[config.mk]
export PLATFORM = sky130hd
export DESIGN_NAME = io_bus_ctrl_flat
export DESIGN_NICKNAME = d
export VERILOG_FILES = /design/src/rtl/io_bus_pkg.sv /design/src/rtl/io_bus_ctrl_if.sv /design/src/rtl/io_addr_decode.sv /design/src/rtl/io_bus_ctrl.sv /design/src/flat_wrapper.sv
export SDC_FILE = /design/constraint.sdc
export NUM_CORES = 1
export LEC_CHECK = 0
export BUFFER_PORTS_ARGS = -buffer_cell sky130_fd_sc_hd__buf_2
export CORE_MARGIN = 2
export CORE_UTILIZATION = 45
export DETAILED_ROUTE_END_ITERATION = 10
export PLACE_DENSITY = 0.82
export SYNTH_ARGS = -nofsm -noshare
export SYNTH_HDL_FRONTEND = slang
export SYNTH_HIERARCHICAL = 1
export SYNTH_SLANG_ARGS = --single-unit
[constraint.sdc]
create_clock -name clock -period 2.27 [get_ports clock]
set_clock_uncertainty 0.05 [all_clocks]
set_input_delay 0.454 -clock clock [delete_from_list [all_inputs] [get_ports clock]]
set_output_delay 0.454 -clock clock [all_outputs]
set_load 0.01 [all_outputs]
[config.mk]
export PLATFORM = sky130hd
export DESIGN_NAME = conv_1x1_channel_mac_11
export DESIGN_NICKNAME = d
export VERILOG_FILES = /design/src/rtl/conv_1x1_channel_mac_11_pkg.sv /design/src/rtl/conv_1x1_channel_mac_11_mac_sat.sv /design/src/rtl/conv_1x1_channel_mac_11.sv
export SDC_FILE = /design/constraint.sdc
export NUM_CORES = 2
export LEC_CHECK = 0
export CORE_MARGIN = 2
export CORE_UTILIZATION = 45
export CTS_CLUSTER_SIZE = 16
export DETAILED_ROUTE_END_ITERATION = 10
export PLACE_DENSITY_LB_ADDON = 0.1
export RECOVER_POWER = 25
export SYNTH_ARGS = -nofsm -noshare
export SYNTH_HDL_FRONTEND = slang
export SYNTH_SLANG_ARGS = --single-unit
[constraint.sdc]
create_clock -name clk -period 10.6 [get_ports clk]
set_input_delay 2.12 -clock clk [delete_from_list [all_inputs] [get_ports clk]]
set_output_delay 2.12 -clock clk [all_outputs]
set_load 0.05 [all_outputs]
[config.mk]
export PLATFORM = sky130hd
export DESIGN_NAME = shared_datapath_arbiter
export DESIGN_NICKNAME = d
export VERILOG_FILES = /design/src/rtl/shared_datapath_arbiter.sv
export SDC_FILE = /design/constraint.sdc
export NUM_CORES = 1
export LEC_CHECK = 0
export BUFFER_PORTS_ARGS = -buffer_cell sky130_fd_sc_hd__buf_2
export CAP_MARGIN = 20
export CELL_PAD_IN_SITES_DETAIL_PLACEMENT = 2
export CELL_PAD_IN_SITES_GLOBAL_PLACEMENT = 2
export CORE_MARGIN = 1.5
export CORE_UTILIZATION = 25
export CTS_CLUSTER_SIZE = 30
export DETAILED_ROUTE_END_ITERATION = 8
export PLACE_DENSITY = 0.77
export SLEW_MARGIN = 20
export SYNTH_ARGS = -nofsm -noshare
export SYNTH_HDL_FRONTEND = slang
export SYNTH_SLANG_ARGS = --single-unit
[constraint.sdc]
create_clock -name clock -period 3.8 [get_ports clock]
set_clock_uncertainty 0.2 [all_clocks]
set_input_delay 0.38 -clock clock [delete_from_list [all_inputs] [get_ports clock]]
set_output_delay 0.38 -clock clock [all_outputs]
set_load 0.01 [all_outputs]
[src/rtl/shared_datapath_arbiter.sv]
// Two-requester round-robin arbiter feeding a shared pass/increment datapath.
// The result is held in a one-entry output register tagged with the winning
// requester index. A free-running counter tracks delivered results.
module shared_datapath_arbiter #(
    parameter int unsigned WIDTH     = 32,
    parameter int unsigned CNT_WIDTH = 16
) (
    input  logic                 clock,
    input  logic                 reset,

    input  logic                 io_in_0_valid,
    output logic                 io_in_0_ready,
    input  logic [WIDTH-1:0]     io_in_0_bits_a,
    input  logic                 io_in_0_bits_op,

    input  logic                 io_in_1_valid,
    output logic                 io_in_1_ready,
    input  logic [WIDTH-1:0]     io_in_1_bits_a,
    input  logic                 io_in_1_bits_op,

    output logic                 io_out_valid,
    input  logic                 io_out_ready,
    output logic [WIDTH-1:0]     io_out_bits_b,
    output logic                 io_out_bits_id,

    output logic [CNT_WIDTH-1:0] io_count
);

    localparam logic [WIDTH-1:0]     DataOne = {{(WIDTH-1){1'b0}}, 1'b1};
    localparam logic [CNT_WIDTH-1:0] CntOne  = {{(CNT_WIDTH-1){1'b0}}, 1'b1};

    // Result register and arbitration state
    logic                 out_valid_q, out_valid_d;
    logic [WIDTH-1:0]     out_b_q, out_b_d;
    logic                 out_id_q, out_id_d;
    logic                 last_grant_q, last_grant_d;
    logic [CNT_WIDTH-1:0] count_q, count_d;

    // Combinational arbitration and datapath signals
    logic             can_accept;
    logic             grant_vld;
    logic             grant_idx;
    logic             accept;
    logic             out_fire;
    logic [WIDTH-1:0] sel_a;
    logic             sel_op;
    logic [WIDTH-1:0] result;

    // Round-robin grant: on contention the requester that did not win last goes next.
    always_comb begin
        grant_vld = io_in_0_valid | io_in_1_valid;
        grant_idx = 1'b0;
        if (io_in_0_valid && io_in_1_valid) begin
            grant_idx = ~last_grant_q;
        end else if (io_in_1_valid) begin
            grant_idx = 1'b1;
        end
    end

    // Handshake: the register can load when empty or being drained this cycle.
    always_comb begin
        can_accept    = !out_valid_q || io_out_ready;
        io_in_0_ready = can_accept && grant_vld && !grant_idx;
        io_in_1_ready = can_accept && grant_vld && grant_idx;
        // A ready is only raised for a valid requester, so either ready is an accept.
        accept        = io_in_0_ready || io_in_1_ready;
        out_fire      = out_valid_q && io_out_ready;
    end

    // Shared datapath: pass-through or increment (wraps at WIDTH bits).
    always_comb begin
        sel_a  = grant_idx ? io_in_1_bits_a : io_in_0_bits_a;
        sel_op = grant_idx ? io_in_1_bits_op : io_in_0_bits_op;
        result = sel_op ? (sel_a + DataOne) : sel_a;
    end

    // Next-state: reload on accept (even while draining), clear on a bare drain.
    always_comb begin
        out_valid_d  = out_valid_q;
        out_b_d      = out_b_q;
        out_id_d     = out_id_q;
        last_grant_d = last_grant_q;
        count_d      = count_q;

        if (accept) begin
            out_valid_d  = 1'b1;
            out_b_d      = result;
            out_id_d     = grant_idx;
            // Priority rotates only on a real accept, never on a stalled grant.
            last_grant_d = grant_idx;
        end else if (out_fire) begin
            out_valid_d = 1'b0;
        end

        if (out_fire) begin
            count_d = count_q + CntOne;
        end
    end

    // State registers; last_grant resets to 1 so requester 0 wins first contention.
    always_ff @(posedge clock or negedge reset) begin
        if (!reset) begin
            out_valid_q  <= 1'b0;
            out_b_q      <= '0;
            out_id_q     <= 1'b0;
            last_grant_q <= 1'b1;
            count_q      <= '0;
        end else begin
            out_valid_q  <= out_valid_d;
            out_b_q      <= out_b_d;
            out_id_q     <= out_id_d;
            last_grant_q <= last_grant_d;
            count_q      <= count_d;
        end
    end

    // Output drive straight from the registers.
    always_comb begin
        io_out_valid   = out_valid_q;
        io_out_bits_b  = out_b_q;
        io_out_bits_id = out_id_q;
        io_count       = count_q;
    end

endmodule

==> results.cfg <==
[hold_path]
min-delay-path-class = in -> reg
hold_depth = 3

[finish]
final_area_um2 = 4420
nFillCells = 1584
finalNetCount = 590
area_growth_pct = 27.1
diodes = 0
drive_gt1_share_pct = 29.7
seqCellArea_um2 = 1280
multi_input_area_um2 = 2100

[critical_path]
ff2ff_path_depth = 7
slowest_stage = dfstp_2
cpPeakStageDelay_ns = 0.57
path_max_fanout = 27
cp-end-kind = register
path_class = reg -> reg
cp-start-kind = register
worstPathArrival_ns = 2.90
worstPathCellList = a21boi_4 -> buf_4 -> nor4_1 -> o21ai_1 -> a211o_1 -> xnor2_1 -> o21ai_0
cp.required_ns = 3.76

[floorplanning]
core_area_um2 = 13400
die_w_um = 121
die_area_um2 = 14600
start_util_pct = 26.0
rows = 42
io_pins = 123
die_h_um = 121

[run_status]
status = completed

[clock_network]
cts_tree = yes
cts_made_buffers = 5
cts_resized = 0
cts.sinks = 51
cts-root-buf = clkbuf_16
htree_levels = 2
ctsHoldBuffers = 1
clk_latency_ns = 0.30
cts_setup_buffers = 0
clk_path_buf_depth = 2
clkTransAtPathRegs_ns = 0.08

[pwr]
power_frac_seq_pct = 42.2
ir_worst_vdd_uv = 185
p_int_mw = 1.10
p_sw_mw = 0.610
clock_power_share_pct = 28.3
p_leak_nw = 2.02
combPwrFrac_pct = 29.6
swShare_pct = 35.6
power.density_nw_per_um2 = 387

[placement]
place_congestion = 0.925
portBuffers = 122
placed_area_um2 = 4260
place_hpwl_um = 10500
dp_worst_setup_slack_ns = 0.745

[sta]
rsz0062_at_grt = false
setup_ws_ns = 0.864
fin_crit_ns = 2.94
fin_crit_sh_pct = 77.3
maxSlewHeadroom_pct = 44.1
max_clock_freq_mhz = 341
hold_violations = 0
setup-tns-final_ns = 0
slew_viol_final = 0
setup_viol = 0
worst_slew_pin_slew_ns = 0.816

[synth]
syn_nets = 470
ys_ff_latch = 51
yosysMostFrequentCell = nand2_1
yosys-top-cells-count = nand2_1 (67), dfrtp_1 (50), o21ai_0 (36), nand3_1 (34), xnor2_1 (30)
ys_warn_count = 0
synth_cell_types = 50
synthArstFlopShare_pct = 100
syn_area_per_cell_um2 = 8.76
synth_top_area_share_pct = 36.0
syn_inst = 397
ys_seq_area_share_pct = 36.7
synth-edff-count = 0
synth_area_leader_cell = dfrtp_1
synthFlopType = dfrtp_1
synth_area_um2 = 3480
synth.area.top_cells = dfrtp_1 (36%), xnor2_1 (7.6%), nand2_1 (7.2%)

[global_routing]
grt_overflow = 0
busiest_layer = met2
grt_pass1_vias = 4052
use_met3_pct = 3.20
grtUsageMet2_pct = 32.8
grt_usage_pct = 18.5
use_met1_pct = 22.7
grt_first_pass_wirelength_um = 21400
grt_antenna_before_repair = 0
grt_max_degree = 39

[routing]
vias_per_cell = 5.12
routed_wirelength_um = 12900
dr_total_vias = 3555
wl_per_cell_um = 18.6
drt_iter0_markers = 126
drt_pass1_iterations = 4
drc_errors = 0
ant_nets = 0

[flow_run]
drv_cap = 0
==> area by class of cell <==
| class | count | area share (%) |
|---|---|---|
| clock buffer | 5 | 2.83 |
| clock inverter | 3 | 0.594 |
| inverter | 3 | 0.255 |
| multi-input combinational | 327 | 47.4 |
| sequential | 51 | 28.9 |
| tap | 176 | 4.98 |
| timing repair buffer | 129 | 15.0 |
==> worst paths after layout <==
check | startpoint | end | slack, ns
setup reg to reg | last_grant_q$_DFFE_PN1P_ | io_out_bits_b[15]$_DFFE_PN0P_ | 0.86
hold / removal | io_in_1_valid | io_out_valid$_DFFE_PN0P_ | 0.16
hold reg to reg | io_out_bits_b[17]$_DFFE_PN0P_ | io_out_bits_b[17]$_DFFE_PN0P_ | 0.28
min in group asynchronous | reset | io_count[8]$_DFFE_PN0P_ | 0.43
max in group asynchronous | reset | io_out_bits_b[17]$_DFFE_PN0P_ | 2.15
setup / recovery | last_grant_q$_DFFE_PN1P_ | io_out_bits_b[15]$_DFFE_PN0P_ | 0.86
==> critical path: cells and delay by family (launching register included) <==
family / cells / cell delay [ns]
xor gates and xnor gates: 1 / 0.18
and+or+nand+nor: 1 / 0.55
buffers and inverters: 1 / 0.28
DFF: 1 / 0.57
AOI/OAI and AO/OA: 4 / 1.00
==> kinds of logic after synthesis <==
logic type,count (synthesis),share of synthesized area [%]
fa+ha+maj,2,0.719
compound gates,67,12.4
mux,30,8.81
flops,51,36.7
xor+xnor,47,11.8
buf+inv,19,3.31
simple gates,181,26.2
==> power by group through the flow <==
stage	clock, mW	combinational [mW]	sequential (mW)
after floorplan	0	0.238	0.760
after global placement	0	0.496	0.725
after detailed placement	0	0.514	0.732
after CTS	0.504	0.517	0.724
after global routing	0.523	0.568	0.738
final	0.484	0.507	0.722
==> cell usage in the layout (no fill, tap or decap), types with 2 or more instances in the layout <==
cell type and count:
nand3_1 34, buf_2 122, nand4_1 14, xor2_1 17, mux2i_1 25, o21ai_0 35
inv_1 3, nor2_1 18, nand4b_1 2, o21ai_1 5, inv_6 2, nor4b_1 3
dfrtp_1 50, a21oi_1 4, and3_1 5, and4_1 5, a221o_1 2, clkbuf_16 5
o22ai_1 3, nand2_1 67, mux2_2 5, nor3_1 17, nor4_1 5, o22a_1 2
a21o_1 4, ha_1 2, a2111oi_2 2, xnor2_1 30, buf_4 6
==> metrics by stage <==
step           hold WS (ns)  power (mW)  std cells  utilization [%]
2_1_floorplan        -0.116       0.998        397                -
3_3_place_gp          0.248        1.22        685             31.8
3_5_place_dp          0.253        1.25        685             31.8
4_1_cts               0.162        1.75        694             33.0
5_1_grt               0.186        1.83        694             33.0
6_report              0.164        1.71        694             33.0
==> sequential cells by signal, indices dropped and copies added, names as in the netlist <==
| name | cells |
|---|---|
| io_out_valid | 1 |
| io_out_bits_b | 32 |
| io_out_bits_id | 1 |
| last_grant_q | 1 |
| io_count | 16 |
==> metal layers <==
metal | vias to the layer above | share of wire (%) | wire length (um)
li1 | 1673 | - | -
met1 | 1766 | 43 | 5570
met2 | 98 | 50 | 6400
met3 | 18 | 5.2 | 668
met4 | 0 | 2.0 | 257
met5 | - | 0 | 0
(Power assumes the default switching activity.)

++++++

[What is being asked] Out of the data above, give again only the lines starting at the one holding "cts.sinks = 51" and ending at the one holding "rsz0062_at_grt = false", unchanged.

[Solved exercise]
cts.sinks = 51
cts-root-buf = clkbuf_16
htree_levels = 2
ctsHoldBuffers = 1
clk_latency_ns = 0.30
cts_setup_buffers = 0
clk_path_buf_depth = 2
clkTransAtPathRegs_ns = 0.08

[pwr]
power_frac_seq_pct = 42.2
ir_worst_vdd_uv = 185
p_int_mw = 1.10
p_sw_mw = 0.610
clock_power_share_pct = 28.3
p_leak_nw = 2.02
combPwrFrac_pct = 29.6
swShare_pct = 35.6
power.density_nw_per_um2 = 387

[placement]
place_congestion = 0.925
portBuffers = 122
placed_area_um2 = 4260
place_hpwl_um = 10500
dp_worst_setup_slack_ns = 0.745

[sta]
rsz0062_at_grt = false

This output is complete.